Kaliayev

kaliayevMéLANCOLIE SAUVAGE

La mélancolie sied mieux à certains qu’aux autres. Celle de Kaliayev est brillante, hardie et imparable. Elle court les méandres de cinq morceaux à l’architecture labyrinthique, où le ciel et la terre se confondent. Elle se lance sans ciller dans chaque morceau comme dans une odyssée. Et dès les premières mesures, elle semble chercher inlassablement un point de non-retour. Pourtant, celui qui nous livre cette neurasthénie féroce garde bien le front baissé.

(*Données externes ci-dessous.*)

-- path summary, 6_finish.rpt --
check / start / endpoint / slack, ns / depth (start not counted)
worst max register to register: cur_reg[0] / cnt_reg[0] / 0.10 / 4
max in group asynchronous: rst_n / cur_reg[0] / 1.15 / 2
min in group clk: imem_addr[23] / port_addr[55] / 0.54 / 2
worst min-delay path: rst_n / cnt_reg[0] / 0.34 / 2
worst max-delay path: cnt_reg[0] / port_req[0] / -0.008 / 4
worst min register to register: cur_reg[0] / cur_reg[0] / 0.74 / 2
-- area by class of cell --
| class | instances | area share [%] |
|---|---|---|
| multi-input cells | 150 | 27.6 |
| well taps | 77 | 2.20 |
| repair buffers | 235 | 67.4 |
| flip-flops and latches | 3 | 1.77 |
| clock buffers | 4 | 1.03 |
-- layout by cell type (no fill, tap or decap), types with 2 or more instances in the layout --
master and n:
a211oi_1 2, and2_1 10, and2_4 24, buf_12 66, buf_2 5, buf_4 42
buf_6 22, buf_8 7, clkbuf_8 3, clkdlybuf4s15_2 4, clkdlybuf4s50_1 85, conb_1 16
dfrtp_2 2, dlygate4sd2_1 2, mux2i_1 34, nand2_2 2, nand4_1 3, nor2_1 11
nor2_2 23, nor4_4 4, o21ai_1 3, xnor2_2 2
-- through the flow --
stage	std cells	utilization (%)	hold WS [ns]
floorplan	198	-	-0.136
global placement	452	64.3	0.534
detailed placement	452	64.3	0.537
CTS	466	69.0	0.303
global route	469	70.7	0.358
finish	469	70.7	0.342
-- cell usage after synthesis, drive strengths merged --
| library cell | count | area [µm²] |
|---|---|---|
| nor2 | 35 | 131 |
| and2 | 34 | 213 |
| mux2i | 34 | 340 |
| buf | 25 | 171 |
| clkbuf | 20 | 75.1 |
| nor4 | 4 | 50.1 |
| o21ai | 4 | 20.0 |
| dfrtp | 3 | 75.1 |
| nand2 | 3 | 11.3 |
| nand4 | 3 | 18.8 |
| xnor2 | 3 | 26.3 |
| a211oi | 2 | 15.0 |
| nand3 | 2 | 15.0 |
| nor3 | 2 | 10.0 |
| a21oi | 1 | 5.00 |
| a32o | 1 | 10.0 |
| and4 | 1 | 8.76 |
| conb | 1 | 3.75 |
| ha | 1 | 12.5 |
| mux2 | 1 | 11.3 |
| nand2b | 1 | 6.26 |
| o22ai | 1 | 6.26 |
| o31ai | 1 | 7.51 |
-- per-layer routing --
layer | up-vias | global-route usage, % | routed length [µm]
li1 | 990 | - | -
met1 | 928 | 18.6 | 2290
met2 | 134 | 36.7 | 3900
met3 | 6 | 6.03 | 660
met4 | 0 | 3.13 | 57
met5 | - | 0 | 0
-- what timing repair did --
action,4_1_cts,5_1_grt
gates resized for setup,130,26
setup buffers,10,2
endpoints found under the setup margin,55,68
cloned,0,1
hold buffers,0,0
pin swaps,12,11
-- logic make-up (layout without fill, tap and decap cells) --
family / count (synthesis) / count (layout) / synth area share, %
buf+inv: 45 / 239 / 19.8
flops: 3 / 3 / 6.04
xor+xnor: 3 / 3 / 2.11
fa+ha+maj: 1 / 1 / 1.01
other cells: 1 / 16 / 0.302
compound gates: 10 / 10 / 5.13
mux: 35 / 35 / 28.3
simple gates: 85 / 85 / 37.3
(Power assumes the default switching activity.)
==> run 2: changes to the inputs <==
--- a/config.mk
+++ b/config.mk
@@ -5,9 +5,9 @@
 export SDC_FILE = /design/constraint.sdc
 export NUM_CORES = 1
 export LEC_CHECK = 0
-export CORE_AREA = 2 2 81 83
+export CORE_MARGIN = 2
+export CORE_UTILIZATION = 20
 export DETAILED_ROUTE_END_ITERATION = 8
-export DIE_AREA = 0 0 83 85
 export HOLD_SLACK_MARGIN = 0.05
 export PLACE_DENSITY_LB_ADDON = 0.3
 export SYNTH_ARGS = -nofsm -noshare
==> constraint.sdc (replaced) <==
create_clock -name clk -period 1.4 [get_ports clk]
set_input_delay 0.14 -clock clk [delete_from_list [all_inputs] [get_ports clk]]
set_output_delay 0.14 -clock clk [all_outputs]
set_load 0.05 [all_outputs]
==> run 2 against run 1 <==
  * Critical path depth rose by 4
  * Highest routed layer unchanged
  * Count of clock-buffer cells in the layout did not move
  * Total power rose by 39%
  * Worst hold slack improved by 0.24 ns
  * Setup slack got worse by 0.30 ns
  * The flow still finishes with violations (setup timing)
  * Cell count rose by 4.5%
===== config.mk =====
export PLATFORM = sky130hd
export DESIGN_NAME = led_shift_ctrl
export DESIGN_NICKNAME = d
export VERILOG_FILES = /design/src/rtl/led_shift_ctrl.sv
export SDC_FILE = /design/constraint.sdc
export NUM_CORES = 1
export LEC_CHECK = 0
export CORE_MARGIN = 2
export CORE_UTILIZATION = 50
export CTS_BUF_LIST = sky130_fd_sc_hd__clkbuf_16
export DETAILED_ROUTE_END_ITERATION = 7
export GPL_TIMING_DRIVEN = 0
export PLACE_DENSITY_LB_ADDON = 0.15
export SLEW_MARGIN = 25
export SYNTH_ARGS = -nofsm -noshare
export SYNTH_HDL_FRONTEND = slang
export SYNTH_SLANG_ARGS = --single-unit
export TNS_END_PERCENT = 5

===== constraint.sdc =====
create_clock -name clock -period 2.4 [get_ports clock]
set_input_delay 0.48 -clock clock [delete_from_list [all_inputs] [get_ports clock]]
set_output_delay 0.48 -clock clock [all_outputs]
set_load 0.02 [all_outputs]

===== src/rtl/led_shift_ctrl.sv =====
// ---------------------------------------------------------------------------
// led_shift_ctrl
//
// Drives the enable and direction of an external LED shift register and
// mirrors the position of the single lit LED.
//
// A programmable prescaler produces a one-cycle strobe every LIMsel clocks
// while the FSM is in RUN. A debounced button toggles the shift direction on
// each rising edge.
//
// Optional feature:
//   LED_SHIFT_PINGPONG_EN - when defined, the direction reverses at the ends
//   of the LED row, so the lit LED bounces back and forth. When undefined,
//   the lit LED rotates with wrap-around and only the button changes the
//   direction.
//
// Parameters:
//   NB_LEDS   - number of LEDs in the controlled shift register
//   NB_COUNT  - prescaler width
//   LIM0..3   - shift period in clocks for i_speed = 0..3 (each >= 2)
//
// Ports:
//   clock        in   sole clock, rising edge
//   i_reset      in   synchronous active-high reset
//   i_run        in   level: 1 = run, 0 = hold
//   i_speed      in   [1:0] period select
//   i_btn_dir    in   debounced button; each rising edge toggles direction
//   o_enable     out  one-cycle shift strobe
//   o_shift_dir  out  1 = left (toward MSB), 0 = right
//   o_pos        out  index of the lit LED
//   o_state      out  FSM state: IDLE=0, RUN=1, HOLD=2
// ---------------------------------------------------------------------------
module led_shift_ctrl #(
  parameter int                  NB_LEDS  = 4,
  parameter int                  NB_COUNT = 32,
  parameter logic [NB_COUNT-1:0] LIM0     = NB_COUNT'(2**25),
  parameter logic [NB_COUNT-1:0] LIM1     = NB_COUNT'(2**24),
  parameter logic [NB_COUNT-1:0] LIM2     = NB_COUNT'(2**23),
  parameter logic [NB_COUNT-1:0] LIM3     = NB_COUNT'(2**22),
  localparam int                 POS_W    = (NB_LEDS > 1) ? $clog2(NB_LEDS) : 1
) (
  input  logic             clock,
  input  logic             i_reset,
  input  logic             i_run,
  input  logic [1:0]       i_speed,
  input  logic             i_btn_dir,
  output logic             o_enable,
  output logic             o_shift_dir,
  output logic [POS_W-1:0] o_pos,
  output logic [1:0]       o_state
);

  typedef enum logic [1:0] {
    IDLE = 2'd0,
    RUN  = 2'd1,
    HOLD = 2'd2
  } state_t;

  localparam logic [POS_W-1:0] POS_MAX = POS_W'(NB_LEDS - 1);

  state_t              state;
  state_t              state_next;
  logic [NB_COUNT-1:0] count;
  logic [NB_COUNT-1:0] lim_sel;
  logic [NB_COUNT-1:0] lim_last;
  logic [1:0]          speed;
  logic                btn_prev;
  logic                btn_rise;
  logic                dir;
  logic                strobe;
  logic [POS_W-1:0]    pos;
  logic [POS_W-1:0]    pos_next;

  // State register.
  always_ff @(posedge clock) begin
    if (i_reset) begin
      state <= IDLE;
    end else begin
      state <= state_next;
    end
  end

  // Next-state logic: IDLE is only re-entered through reset.
  always_comb begin
    state_next = state;
    case (state)
      IDLE:    if (i_run)  state_next = RUN;
      RUN:     if (!i_run) state_next = HOLD;
      HOLD:    if (i_run)  state_next = RUN;
      default: state_next = IDLE;
    endcase
  end

  // Outputs are decoded only from registers, so o_enable is glitch-free.
  always_comb begin
    o_state     = state;
    o_enable    = strobe;
    o_shift_dir = dir;
    o_pos       = pos;
  end

  // The speed select is registered so the strobe never depends on an
  // unregistered input path.
  always_comb begin
    lim_sel = LIM0;
    case (speed)
      2'd0: lim_sel = LIM0;
      2'd1: lim_sel = LIM1;
      2'd2: lim_sel = LIM2;
      2'd3: lim_sel = LIM3;
      default: lim_sel = LIM0;
    endcase
    lim_last = lim_sel - NB_COUNT'(1);
    // ">=" rather than "==": switching to a shorter period mid-count fires
    // immediately instead of waiting for the counter to wrap.
    strobe = (state == RUN) && (count >= lim_last);
  end

  // Prescaler: cleared in IDLE, counts in RUN, frozen in HOLD.
  always_ff @(posedge clock) begin
    if (i_reset) begin
      count <= '0;
    end else begin
      case (state)
        IDLE:    count <= '0;
        RUN:     count <= strobe ? '0 : count + NB_COUNT'(1);
        HOLD:    count <= count;
        default: count <= '0;
      endcase
    end
  end

  assign btn_rise = i_btn_dir & ~btn_prev;

  // Position after one shift in the current direction, wrapping at both ends.
  always_comb begin
    pos_next = pos;
    if (dir) begin
      pos_next = (pos == POS_MAX) ? '0 : pos + POS_W'(1);
    end else begin
      pos_next = (pos == '0) ? POS_MAX : pos - POS_W'(1);
    end
  end

  // Position and direction. A strobe always shifts with the direction held
  // before this edge; a button toggle only affects later strobes.
  always_ff @(posedge clock) begin
    if (i_reset) begin
      btn_prev <= 1'b0;
      speed    <= 2'd0;
      dir      <= 1'b1;
      pos      <= '0;
    end else begin
      btn_prev <= i_btn_dir;
      speed    <= i_speed;
      if (strobe) begin
        pos <= pos_next;
      end
`ifdef LED_SHIFT_PINGPONG_EN
      // Reaching an end of the row reverses the direction; that reversal
      // overrides any button edge arriving on the same clock.
      if (strobe && dir && (pos_next == POS_MAX)) begin
        dir <= 1'b0;
      end else if (strobe && !dir && (pos_next == '0)) begin
        dir <= 1'b1;
      end else if (btn_rise) begin
        dir <= ~dir;
      end
`else
      if (btn_rise) begin
        dir <= ~dir;
      end
`endif
    end
  end

endmodule
## config.mk

```make
export PLATFORM = sky130hd
export DESIGN_NAME = dff_err_frame_tx
export DESIGN_NICKNAME = d
export VERILOG_FILES = /design/src/rtl/dff_err_frame_tx.sv
export SDC_FILE = /design/constraint.sdc
export NUM_CORES = 1
export LEC_CHECK = 0
export BUFFER_PORTS_ARGS = -buffer_cell sky130_fd_sc_hd__buf_2
export CAP_MARGIN = 0
export CORE_AREA = 2 2 162 164
export CTS_CLUSTER_DIAMETER = 100
export DETAILED_ROUTE_END_ITERATION = 6
export DIE_AREA = 0 0 164 166
export PLACE_DENSITY = 0.79
export SYNTH_ARGS = -nofsm -noshare
export SYNTH_HDL_FRONTEND = slang
export SYNTH_SLANG_ARGS = --single-unit
export TNS_END_PERCENT = 100
```

## constraint.sdc

```tcl
create_clock -name CLK -period 5.05 [get_ports CLK]
set_clock_uncertainty 0.1 [all_clocks]
set_input_delay 0.2525 -clock CLK [delete_from_list [all_inputs] [get_ports CLK]]
set_output_delay 0.2525 -clock CLK [all_outputs]
set_load 0.02 [all_outputs]
```
<file path="src/rtl/dmem_arbiter_pkg.sv">
// ============================================================================
// dmem_arbiter_pkg : shared state and read-owner encodings for dmem_arbiter
// Rev 1.0
// ============================================================================
`default_nettype none

package dmem_arbiter_pkg;

  typedef enum logic {
    ST_RUN    = 1'b0,
    ST_HALTED = 1'b1
  } arb_state_e;

  // Who issued the read whose data appears on dob this cycle
  typedef enum logic [1:0] {
    OWN_NONE = 2'd0,
    OWN_CORE = 2'd1,
    OWN_DBG  = 2'd2
  } owner_e;

endpackage

`default_nettype wire

</file>
<file path="src/rtl/dmem_arbiter.sv">
// ============================================================================
// dmem_arbiter : shares BRAM port B between the MEM stage and a debug/loader
//                requester, with starvation guard and debug halt mode
// Rev 1.0
// ============================================================================
`default_nettype none

module dmem_arbiter
  import dmem_arbiter_pkg::*;
#(
  parameter int STARVE_MAX = 4,
  parameter int ADDR_W     = 32,
  parameter int DATA_W     = 32
) (
  input  logic                clk,
  input  logic                rst_n,
  input  logic                core_req,
  input  logic [DATA_W/8-1:0] core_we,
  input  logic [ADDR_W-1:0]   core_addr,
  input  logic [DATA_W-1:0]   core_wdata,
  output logic                core_stall,
  output logic                core_rvalid,
  output logic [DATA_W-1:0]   core_rdata,
  input  logic                dbg_req,
  input  logic [DATA_W/8-1:0] dbg_we,
  input  logic [ADDR_W-1:0]   dbg_addr,
  input  logic [DATA_W-1:0]   dbg_wdata,
  output logic                dbg_gnt,
  output logic                dbg_rvalid,
  output logic [DATA_W-1:0]   dbg_rdata,
  input  logic                dbg_halt_req,
  output logic                dbg_halted,
  output logic [DATA_W/8-1:0] web,
  output logic [ADDR_W-1:0]   addrb,
  output logic [DATA_W-1:0]   dib,
  input  logic [DATA_W-1:0]   dob
);

  localparam int               CNT_W   = $clog2(STARVE_MAX + 1);
  localparam logic [CNT_W-1:0] CNT_MAX = CNT_W'(STARVE_MAX);

  arb_state_e        state_q, state_d;
  owner_e            owner_q, owner_d;
  logic [CNT_W-1:0]  starve_q, starve_d;
  logic [DATA_W-1:0] hold_q, hold_d;
  logic              core_issue;
  logic              dbg_issue;

  // Grant decision; everything is forced quiet while reset is asserted
  always_comb begin
    core_issue = 1'b0;
    dbg_issue  = 1'b0;
    core_stall = 1'b0;
    if (rst_n) begin
      if (state_q == ST_HALTED) begin
        core_stall = 1'b1;
        dbg_issue  = dbg_req;
      end else if (core_req && !(dbg_req && (starve_q == CNT_MAX))) begin
        core_issue = 1'b1;
      end else if (dbg_req) begin
        dbg_issue  = 1'b1;
        core_stall = core_req;
      end
    end
  end

  assign dbg_gnt = dbg_issue;
  assign addrb   = dbg_issue ? dbg_addr  : core_addr;
  assign dib     = dbg_issue ? dbg_wdata : core_wdata;
  assign web     = dbg_issue ? dbg_we : (core_issue ? core_we : '0);

  always_comb begin
    state_d = state_q;
    case (state_q)
      ST_RUN:    if (dbg_halt_req)  state_d = ST_HALTED;
      ST_HALTED: if (!dbg_halt_req) state_d = ST_RUN;
      default:   state_d = ST_RUN;
    endcase

    starve_d = '0;
    if (dbg_req && !dbg_issue) begin
      starve_d = (starve_q == CNT_MAX) ? starve_q : starve_q + CNT_W'(1);
    end

    owner_d = OWN_NONE;
    if (core_issue && (core_we == '0)) begin
      owner_d = OWN_CORE;
    end else if (dbg_issue && (dbg_we == '0)) begin
      owner_d = OWN_DBG;
    end

    // Keeps the load word stable once dob moves on to another owner
    hold_d = core_rvalid ? dob : hold_q;
  end

  always_ff @(posedge clk or negedge rst_n) begin
    if (!rst_n) begin
      state_q  <= ST_RUN;
      owner_q  <= OWN_NONE;
      starve_q <= '0;
      hold_q   <= '0;
    end else begin
      state_q  <= state_d;
      owner_q  <= owner_d;
      starve_q <= starve_d;
      hold_q   <= hold_d;
    end
  end

  assign dbg_halted  = (state_q == ST_HALTED);
  assign core_rvalid = (owner_q == OWN_CORE);
  assign dbg_rvalid  = (owner_q == OWN_DBG);
  assign dbg_rdata   = dob;
  assign core_rdata  = core_rvalid ? dob : hold_q;

endmodule

`default_nettype wire

</file>
<file path="config.mk">
export PLATFORM = sky130hd
export DESIGN_NAME = dmem_arbiter
export DESIGN_NICKNAME = d
export VERILOG_FILES = /design/src/rtl/dmem_arbiter_pkg.sv /design/src/rtl/dmem_arbiter.sv
export SDC_FILE = /design/constraint.sdc
export NUM_CORES = 1
export LEC_CHECK = 0
export BUFFER_PORTS_ARGS = -buffer_cell sky130_fd_sc_hd__clkbuf_2
export CORE_AREA = 2 2 121 123
export DETAILED_ROUTE_END_ITERATION = 10
export DIE_AREA = 0 0 123 125
export HOLD_SLACK_MARGIN = 0.08
export PLACE_DENSITY = 0.5
export SLEW_MARGIN = 20
export SYNTH_ARGS = -nofsm -noshare
export SYNTH_HDL_FRONTEND = slang
export SYNTH_SLANG_ARGS = --single-unit
export TNS_END_PERCENT = 1
</file>
<file path="constraint.sdc">
create_clock -name clk -period 5.4 [get_ports clk]
set_input_delay 0.54 -clock clk [delete_from_list [all_inputs] [get_ports clk]]
set_output_delay 0.54 -clock clk [all_outputs]
set_load 0.02 [all_outputs]
</file>
---- After elaboration in Yosys (flattened, before gate mapping) ----
Cells that the tools add are included.
cells by class
  add/sub/neg operators ................... 1
  multiply operators ...................... 0
  divide/modulo/power cells ............... 0
  order comparisons ....................... 0
  equality and inequality tests ........... 4
  shift-type cells ........................ 0
  muxes and demuxes ....................... 21
  bitwise logic cells ..................... 0
  reductions and logical operators ........ 9
operator list
  operator               number
  $mux W32               3
  $mux W1                12
  $logic_not A4 Y1       2
  $mux W4                2
  $mux W3                2
  $logic_and A1 B1 Y1    5
  $mux W2                2
  $add A3 B1 Y3 const B  1
  $eq A3 B3 Y1 const B   1
  $eq A2 B1 Y1 const B   1
  $eq A2 B2 Y1 const B   1
  $logic_not A1 Y1       2
  $ne A2 B2 Y1 const B   1
word-level totals
  register bits ........................... 38
  bits in latches ......................... 0
  bits in writable memories ............... 0
  ROM bits ................................ 0
  bits of input ports ..................... 173
  word-level logic and storage cells ...... 39
  memories ................................ 0

---- Logic depth before layout (Yosys ltp) ----
  depth after elaboration ................. 10
  mapped depth ............................ 6
  gate-level depth less buffers ........... 5

---- Worst setup path after synthesis ----
Ideal clock, no wire load.
  kind .................................... reg-to-output
  from .................................... register starve_q[0]
  to ...................................... output port dib[30]
  arrival time ............................ 1.735 ns
  data required time ...................... 4.860 ns
  slack ................................... 3.125 ns
  cell stages (with the launch flop) ...... 7
  buffers on the path ..................... 1
  cells stage by stage .................... dfrtp_1 inv_1 ha_1 nand2_2 a31oi_4 buf_6 mux2_1
on the way
  cells in the longest elaborated chain, start to end .. 8
ends and longest elaborated chain
  element                 line                 source
  from (decl)             dmem_arbiter.sv:44   logic [CNT_W-1:0] starve_q, starve_d;
  from (signal assigned)  dmem_arbiter.sv:105  starve_q <= starve_d;
  $eq A3 B3 Y1            dmem_arbiter.sv:58   end else if (core_req && !(dbg_req && (starve_q == CNT_MAX))) begin
  $logic_and A1 B1 Y1     dmem_arbiter.sv:58
  $logic_not A1 Y1        dmem_arbiter.sv:58
  $logic_and A1 B1 Y1     dmem_arbiter.sv:58
  $mux W1                 dmem_arbiter.sv:58
  $mux W1                 dmem_arbiter.sv:55   if (state_q == ST_HALTED) begin
  $mux W1                 dmem_arbiter.sv:54   if (rst_n) begin
  named net dbg_gnt       dmem_arbiter.sv:28   output logic dbg_gnt,
  $mux W32                dmem_arbiter.sv:69   assign dib = dbg_issue ? dbg_wdata : core_wdata;
  to (decl)               dmem_arbiter.sv:35   output logic [DATA_W-1:0] dib,
The timed path passes the listed nets, and every way through them passes these cells.

---- Worst setup path in the final report ----
  from .................................... register starve_q[0]
  to ...................................... output port dib[22]
on the way
  cells in the longest elaborated chain, start to end .. 8
ends and longest elaborated chain
  element              line
  $eq A3 B3 Y1         dmem_arbiter.sv:58
  $logic_and A1 B1 Y1  dmem_arbiter.sv:58
  $logic_not A1 Y1     dmem_arbiter.sv:58
  $logic_and A1 B1 Y1  dmem_arbiter.sv:58
  $mux W1              dmem_arbiter.sv:58
  $mux W1              dmem_arbiter.sv:55
  $mux W1              dmem_arbiter.sv:54
  $mux W32             dmem_arbiter.sv:69
No other way between the ends.

==> results.md <==
* Status: finished, final reports clean
* Final ANT Viol Nets at 0
* Buf+Inv Stages, Crit Path at 3
* H-tree level count at 2
* Final Max Tran Viols at 0
* Initial DRC Count at 54
* Pwr Total at 0.001094 W
* Worst Path Class, Setup: flop to output port
* Worst EP arrival at 2.79 ns
* Register area share after synthesis at 36.70%
* CP max-delay cell: a31oi_4
* Largest delay share family, worst path: compound AO/OA/AOI/OAI gates
* CTS tree: built
* Skew final at 0.005643 ns
* Dpl hpwl at 7641 µm
* Critical Path Start Type: flop
* Num rows at 44
* Post-CTS sizing at 0
* Hold WS at 0.3644 ns
* Worst Path Max Fanout at 26
* Area Overhead vs Synth at 64.46%
* Top area cells in the synthesized netlist: mux2_2 39%, dfrtp_1 37%, buf_4 9.3%
* Core area at 14200 µm²
* Worst VDD drop at 0.1422 mV
* Initial core utilization at 18.24%
* Final hold vios at 0
* Final core occ at 30.00%
* Worst Setup End Kind: output port
* Area leader, netlist: mux2_2
* Setup violators final at 0
* Max-cap violations at 0
* Synth warn at 0
* Residual DRC at 0
* Synth cell types at 25
* # fillers at 1473
* Vias in the first global route at 2479
* Clk Latency, worst-skew pair at 0.28 ns
* CTS Buf Count at 5
* Initial antenna violation count at 0
* Fin crit share at 61.59%
* Crit path largest cell delay at 0.71 ns
* DIE WIDTH at 123 µm
* WL per Instance at 13.18 µm
* Non-filler instance count after layout at 668
* Via count at 2608
* Flop2flop setup slack at 3.23 ns
* Critical path required time at 4.86 ns
* Tmin final at 3.326 ns
* Cts hold-fix bufs at 0
* # port buffers at 309
* Die area at 15380 µm²
* Vias per inst at 3.904
* Io pins at 310
* RSZ-0062 raised after global routing: false
* Slew headroom at 45.21%
* CTS clk-pin slew, worst paths at 0.06 ns
* Post-placement cell count at 660
* Overflow after GRT at 0
* Num Clock Sinks at 38
* Root buffer cell: clkbuf_16
* Cells after Synth at 206
* Power Density at 256.6 nW/µm²
* Tot GR Track Use at 10.28%
* Max clock buf depth at 2
* HP Class: input pin to asynchronous set/reset pin
* Ant diodes at 0
* Critical-path cell list: inv_1, ha_1, nand2_2, a31oi_4, buf_4, mux2_2, clkbuf_2
* Number of setup buffers added after CTS at 0
* Avg Inst Size Synth at 12.58 µm²
* Die height at 125 µm
* Syn_nets at 381
* First-pass GRT wire length at 12280 µm
* Largest net degree at the start of global routing at 41
* First-pass DRT Iterations at 4
* Routability Congestion at 0.8373
* Achievable Freq at 0.3007 GHz
* Setup TNS at 0 ns
* Final nets at 658
* Layout cells sized above 1 at 85.54%
* Post-synth top area share at 39.11%
* Tightest Pin Transition at 0.8218 ns
* Synth Cell Area at 2591 µm²
* Synthesized flop and latch total at 38
* Final WL at 8802 µm
* Leak Pwr at 2.398 nW
[cells in the mapped netlist]
cell type  count
nand3_1        1
buf_4         32
nand2_1        1
dfrtp_1       38
nor2b_1        2
a21boi_0       1
buf_2          3
nor4_1         2
a22o_1         4
mux2_1         6
buf_6          7
a31oi_4        1
and4_1         1
o21ai_0        1
ha_1           2
and2_1         2
nand2_2        1
mux2i_1        1
nand3b_1       1
nand4_1        1
clkbuf_1       1
xnor2_1        1
mux2_2        90
nor3b_1        3
inv_1          3
[flip-flops by register name, summed over array words and instances, names as in the netlist]
name and count:
hold_q 32, starve_q 3, owner_q 2, dbg_halted 1
[cell usage in the layout (no fill, tap or decap), types with 2 or more instances in the layout]
| cell type | count |
|---|---|
| clkbuf_2 | 309 |
| mux2_2 | 90 |
| dfrtp_1 | 38 |
| mux2_1 | 6 |
| clkbuf_16 | 5 |
| a22o_1 | 4 |
| buf_4 | 4 |
| inv_1 | 3 |
| nor3b_1 | 3 |
| nor4_1 | 2 |
| and2_1 | 2 |
| ha_1 | 2 |
| bufinv_16 | 2 |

Il gratte sa guitare, il programme son loop sur un laptop, et sur Don’t Snap Me il fait chanter Marielle Martin (Playdoh) comme pour mieux disparaître. En de rares occasions, il pose lui même une voix blanche, sur ses instrumentaux à tiroirs. Attention à ne pas s’y méprendre : ce n’est pas de la timidité qui résonne dans la douceur du phrasé. Cette retenue obsédante tiendrait plutôt d’une sorte de trac généralisé, omniscient et continu. C’est l’angoisse traînante de la vie de tous les jours ; chaque chose est encore à faire, avec la peur vissée au fond de l’estomac de passer à côté de ce qui est important. Voilà certainement un anti-héros qui nous ressemble. Kaliayev est bien loin de trouver un remède à toute cette mélancolie sauvage, mais elle lui va si bien.